How to Make Stuff Up in 8 Easy Steps
While I’ve only interviewed four artists for Wild Minds so far, I’ve noticed they all share an apparent lack of writer’s (or creator’s) block. Jane talked about keeping folders of reference photos for her illustrations; David reflected on the endless amount of piano repertoire he has to choose from; and Lisa and Laura said they get their ideas from “everywhere” and keep files of them on their phones. Developing a trove of ideas means there’s always something to work on—it’s a constant gift to your future artist self.
But don’t ideas have to come out of nowhere? Ugh.

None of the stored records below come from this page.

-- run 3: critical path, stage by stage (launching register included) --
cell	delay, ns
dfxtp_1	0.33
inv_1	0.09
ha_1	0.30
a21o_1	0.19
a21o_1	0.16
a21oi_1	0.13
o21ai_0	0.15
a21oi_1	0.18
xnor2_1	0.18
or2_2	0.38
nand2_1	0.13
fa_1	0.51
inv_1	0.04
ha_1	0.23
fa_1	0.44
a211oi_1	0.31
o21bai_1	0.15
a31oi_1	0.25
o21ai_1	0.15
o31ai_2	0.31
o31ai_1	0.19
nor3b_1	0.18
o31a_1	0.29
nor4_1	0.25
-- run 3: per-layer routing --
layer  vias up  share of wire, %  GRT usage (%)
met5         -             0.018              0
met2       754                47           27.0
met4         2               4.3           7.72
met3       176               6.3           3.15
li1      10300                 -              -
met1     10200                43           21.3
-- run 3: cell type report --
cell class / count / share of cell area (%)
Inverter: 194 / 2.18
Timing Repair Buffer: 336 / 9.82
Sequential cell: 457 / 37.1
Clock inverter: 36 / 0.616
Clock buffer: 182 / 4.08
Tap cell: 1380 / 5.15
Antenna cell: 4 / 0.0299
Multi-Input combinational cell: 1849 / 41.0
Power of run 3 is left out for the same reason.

When I envision Myself, Lillie, as a Writer, I picture something like this: entering my sunny office before nine a.m., totally well-rested and energized, sipping a lavender tea latte, sitting down to my beautiful creative passion projects, and … that’s where the image stops. The reality is that it is often not sunny, I’m not usually to my desk before nine a.m., I rarely feel well-rested, I have never tried lavender tea, my creative passion projects are actually just work, the entire image is over in five seconds, and then there’s the part I didn’t picture: Sitting there with the blank page. Staring out the window. Feeling chilly. Checking my email. Getting up to adjust the thermostat. Staring at the blank page. And I am far from the first person to reflect on this.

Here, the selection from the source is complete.